So what can we do? Let's FIRST try to generate a valid SQL text, assign then to a variable AND THEN pass that variable in to the where
parameter. Let's do just that:
-- models/foo.sql
{{ config(materialized = 'incremental') }}
{% set my_filter -%}
{% if is_incremental() %}
updated_at > (select max(updated_at) from {{ this }})
{% else %}
1 = 1
{% endif %}
{%- endset %}
with source_data as (
select * from
{{
dbt_utils.union_relations(
relations=[ref('foo_1'), ref('foo_2')],
where=my_filter
)
}}
)
select * from source_data
$ dbt run --full-refresh
00:41:19 Running with dbt=1.4.4
00:41:20 Found 3 models, 0 tests, 0 snapshots, 0 analyses, 417 macros, 0 operations, 0 seed files, 0 sources, 0 exposures, 0 metrics
00:41:20
00:41:26 Concurrency: 1 threads (target='dev')
00:41:26
00:41:26 1 of 3 START sql incremental model dbt_jyeo.foo_1 .............................. [RUN]
00:41:31 1 of 3 OK created sql incremental model dbt_jyeo.foo_1 ......................... [SUCCESS 1 in 4.86s]
00:41:31 2 of 3 START sql incremental model dbt_jyeo.foo_2 .............................. [RUN]
00:41:36 2 of 3 OK created sql incremental model dbt_jyeo.foo_2 ......................... [SUCCESS 1 in 4.69s]
00:41:36 3 of 3 START sql incremental model dbt_jyeo.foo ................................ [RUN]

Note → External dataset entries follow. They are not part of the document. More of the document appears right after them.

### config.mk
export PLATFORM = sky130hd
export DESIGN_NAME = alu_exec_flat
export DESIGN_NICKNAME = d
export VERILOG_FILES = /design/src/rtl/alu_exec_if.sv /design/src/rtl/alu_exec.sv /design/src/flat_wrapper.sv
export SDC_FILE = /design/constraint.sdc
export NUM_CORES = 1
export LEC_CHECK = 0
export BUFFER_PORTS_ARGS = -buffer_cell sky130_fd_sc_hd__buf_2
export CORE_MARGIN = 3
export CORE_UTILIZATION = 28
export CTS_BUF_LIST = sky130_fd_sc_hd__clkbuf_8
export DETAILED_ROUTE_END_ITERATION = 8
export PLACE_DENSITY = 0.41
export SKIP_LAST_GASP = 1
export SYNTH_ARGS = -nofsm -noshare
export SYNTH_HDL_FRONTEND = slang
export SYNTH_SLANG_ARGS = --single-unit
export TNS_END_PERCENT = 5
### constraint.sdc
create_clock -name clk -period 4.3 [get_ports clk]
set_input_delay 0 -clock clk [delete_from_list [all_inputs] [get_ports clk]]
set_output_delay 0 -clock clk [all_outputs]
set_load 0.03 [all_outputs]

00:41:41 3 of 3 OK created sql incremental model dbt_jyeo.foo ........................... [SUCCESS 1 in 5.84s]
00:41:41
00:41:41 Finished running 3 incremental models in 0 hours 0 minutes and 20.93 seconds (20.93s).
00:41:41
00:41:41 Completed successfully
00:41:41
00:41:41 Done. PASS=3 WARN=0 ERROR=0 SKIP=0 TOTAL=3
Okay the first go round looks good... what did the generate SQL statement look like?

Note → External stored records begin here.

<file path="src/rtl/keypad_pkg.sv">
// ============================================================================
// Module      : keypad_pkg
// Description : Shared FSM state type, key map and timing defaults.
// Revision    : 1.0 - initial release
// ============================================================================
`default_nettype none

package keypad_pkg;

    localparam int c_SCAN_DIV        = 48000;
    localparam int c_DEBOUNCE_CYCLES = 960000;

    typedef enum logic [1:0] {
        S_SCAN     = 2'd0,
        S_DEBOUNCE = 2'd1,
        S_HELD     = 2'd2,
        S_RELEASE  = 2'd3
    } state_t;

    // Indexed by {row, col}; row 3 carries '*' as E and '#' as F.
    localparam logic [15:0][3:0] c_KEY_MAP = {
        4'hD, 4'hF, 4'h0, 4'hE,
        4'hC, 4'h9, 4'h8, 4'h7,
        4'hB, 4'h6, 4'h5, 4'h4,
        4'hA, 4'h3, 4'h2, 4'h1
    };

    function automatic logic [1:0] lowest_low(input logic [3:0] c);
        if (!c[0])      return 2'd0;
        else if (!c[1]) return 2'd1;
        else if (!c[2]) return 2'd2;
        else            return 2'd3;
    endfunction

endpackage

`default_nettype wire

</file>
<file path="src/rtl/stable_counter.sv">
// ============================================================================
// Module      : stable_counter
// Description : Saturating run-length counter of an input held at TARGET_LEVEL.
// Revision    : 1.0 - initial release
// ============================================================================
`default_nettype none

module stable_counter #(
    parameter int DEBOUNCE_CYCLES = 8,
    parameter int CW              = 5,
    parameter bit TARGET_LEVEL    = 1'b0
) (
    input  logic clk,
    input  logic reset,
    input  logic i_en,
    input  logic i_level,
    output logic o_done
);

    localparam logic [CW-1:0] c_TERMINAL = CW'(DEBOUNCE_CYCLES);

    logic [CW-1:0] r_count;

    always_ff @(posedge clk) begin
        if (!reset) begin
            r_count <= '0;
        end else if (!i_en || (i_level != TARGET_LEVEL)) begin
            r_count <= '0;
        end else if (r_count != c_TERMINAL) begin
            r_count <= r_count + CW'(1);
        end
    end

    assign o_done = (r_count == c_TERMINAL);

endmodule

`default_nettype wire

</file>
<file path="src/rtl/keypad_scan.sv">
// ============================================================================
// Module      : keypad_scan
// Description : 4x4 keypad row scanner with press/release debounce and a
//               two-digit history. Define KEYPAD_SYNC_EN for a 2-flop cols sync.
// Revision    : 1.0 - initial release
// ============================================================================
`default_nettype none

module keypad_scan
    import keypad_pkg::*;
#(
    parameter int SCAN_DIV        = c_SCAN_DIV,
    parameter int DEBOUNCE_CYCLES = c_DEBOUNCE_CYCLES
) (
    input  logic       clk,
    input  logic       reset,
    input  logic [3:0] cols,
    output logic [3:0] rows,
    output logic [3:0] value1,
    output logic [3:0] value2,
    output logic       new_key
);

    localparam int c_CW = $clog2((SCAN_DIV > DEBOUNCE_CYCLES) ? SCAN_DIV : DEBOUNCE_CYCLES) + 1;
    localparam logic [c_CW-1:0] c_LAST = c_CW'(SCAN_DIV - 1);

    logic [3:0] w_cols;

`ifdef KEYPAD_SYNC_EN
    logic [3:0] r_cols_meta;
    logic [3:0] r_cols_sync;

    always_ff @(posedge clk) begin
        if (!reset) begin
            r_cols_meta <= 4'hF;
            r_cols_sync <= 4'hF;
        end else begin
            r_cols_meta <= cols;
            r_cols_sync <= r_cols_meta;
        end
    end

    assign w_cols = r_cols_sync;
`else
    logic [3:0] r_cols_q;

    always_ff @(posedge clk) begin
        if (!reset) r_cols_q <= 4'hF;
        else        r_cols_q <= cols;
    end

    assign w_cols = r_cols_q;
`endif

    state_t          r_state,  w_state_nx;
    logic [1:0]      r_idx,    w_idx_nx;
    logic [1:0]      r_col,    w_col_nx;
    logic [c_CW-1:0] r_div,    w_div_nx;
    logic [3:0]      r_value1, w_value1_nx;
    logic [3:0]      r_value2, w_value2_nx;
    logic            r_new_key, w_new_key_nx;
    logic            w_col_lvl;
    logic            w_press_done;
    logic            w_release_done;

    // Only the latched column is watched once a key is found.
    assign w_col_lvl = w_cols[r_col];

    stable_counter #(
        .DEBOUNCE_CYCLES (DEBOUNCE_CYCLES),
        .CW              (c_CW),
        .TARGET_LEVEL    (1'b0)
    ) u_press_cnt (
        .clk     (clk),
        .reset   (reset),
        .i_en    (r_state == S_DEBOUNCE),
        .i_level (w_col_lvl),
        .o_done  (w_press_done)
    );

    stable_counter #(
        .DEBOUNCE_CYCLES (DEBOUNCE_CYCLES),
        .CW              (c_CW),
        .TARGET_LEVEL    (1'b1)
    ) u_release_cnt (
        .clk     (clk),
        .reset   (reset),
        .i_en    (r_state == S_RELEASE),
        .i_level (w_col_lvl),
        .o_done  (w_release_done)
    );

    always_ff @(posedge clk) begin
        if (!reset) begin
            r_state   <= S_SCAN;
            r_idx     <= '0;
            r_col     <= '0;
            r_div     <= '0;
            r_value1  <= '0;
            r_value2  <= '0;
            r_new_key <= 1'b0;
        end else begin
            r_state   <= w_state_nx;
            r_idx     <= w_idx_nx;
            r_col     <= w_col_nx;
            r_div     <= w_div_nx;
            r_value1  <= w_value1_nx;
            r_value2  <= w_value2_nx;
            r_new_key <= w_new_key_nx;
        end
    end

    always_comb begin
        w_state_nx   = r_state;
        w_idx_nx     = r_idx;
        w_col_nx     = r_col;
        w_div_nx     = r_div;
        w_value1_nx  = r_value1;
        w_value2_nx  = r_value2;
        w_new_key_nx = 1'b0;

        case (r_state)
            S_SCAN: begin
                if (r_div == c_LAST) begin
                    w_div_nx = '0;
                    if (w_cols != 4'hF) begin
                        w_col_nx   = lowest_low(w_cols);
                        w_state_nx = S_DEBOUNCE;
                    end else begin
                        w_idx_nx = r_idx + 2'd1;
                    end
                end else begin
                    w_div_nx = r_div + c_CW'(1);
                end
            end
            S_DEBOUNCE: begin
                if (w_press_done) begin
                    w_value1_nx  = r_value2;
                    w_value2_nx  = c_KEY_MAP[{r_idx, r_col}];
                    w_new_key_nx = 1'b1;
                    w_state_nx   = S_HELD;
                end else if (w_col_lvl) begin
                    w_idx_nx   = r_idx + 2'd1;
                    w_div_nx   = '0;
                    w_state_nx = S_SCAN;
                end
            end
            S_HELD: begin
                if (w_col_lvl) w_state_nx = S_RELEASE;
            end
            S_RELEASE: begin
                if (w_release_done) begin
                    w_idx_nx   = r_idx + 2'd1;
                    w_div_nx   = '0;
                    w_state_nx = S_SCAN;
                end else if (!w_col_lvl) begin
                    w_state_nx = S_HELD;
                end
            end
            default: w_state_nx = S_SCAN;
        endcase
    end

    assign rows    = ~(4'b0001 << r_idx);
    assign value1  = r_value1;
    assign value2  = r_value2;
    assign new_key = r_new_key;

endmodule

`default_nettype wire

</file>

create or replace transient table development_jyeo.dbt_jyeo.foo as
(
with source_data as (
select * from
(
select
cast('development_jyeo.dbt_jyeo.foo_1' as TEXT) as _dbt_source_relation,
cast("UPDATED_AT" as TIMESTAMP_LTZ) as "UPDATED_AT" ,
cast("ID" as NUMBER(1,0)) as "ID"
from development_jyeo.dbt_jyeo.foo_1
where
1 = 1
)
union all
(
select
cast('development_jyeo.dbt_jyeo.foo_2' as TEXT) as _dbt_source_relation,
cast("UPDATED_AT" as TIMESTAMP_LTZ) as "UPDATED_AT" ,
cast("ID" as NUMBER(1,0)) as "ID"
from development_jyeo.dbt_jyeo.foo_2
where
1 = 1
)
)
select * from source_data
);
Aha... okay 1=1
looks good. Now what about the subsequent run:
$ dbt run
00:43:48 Running with dbt=1.4.4
00:43:49 Found 3 models, 0 tests, 0 snapshots, 0 analyses, 417 macros, 0 operations, 0 seed files, 0 sources, 0 exposures, 0 metrics
00:43:49
00:43:54 Concurrency: 1 threads (target='dev')
00:43:54
00:43:55 1 of 3 START sql incremental model dbt_jyeo.foo_1 .............................. [RUN]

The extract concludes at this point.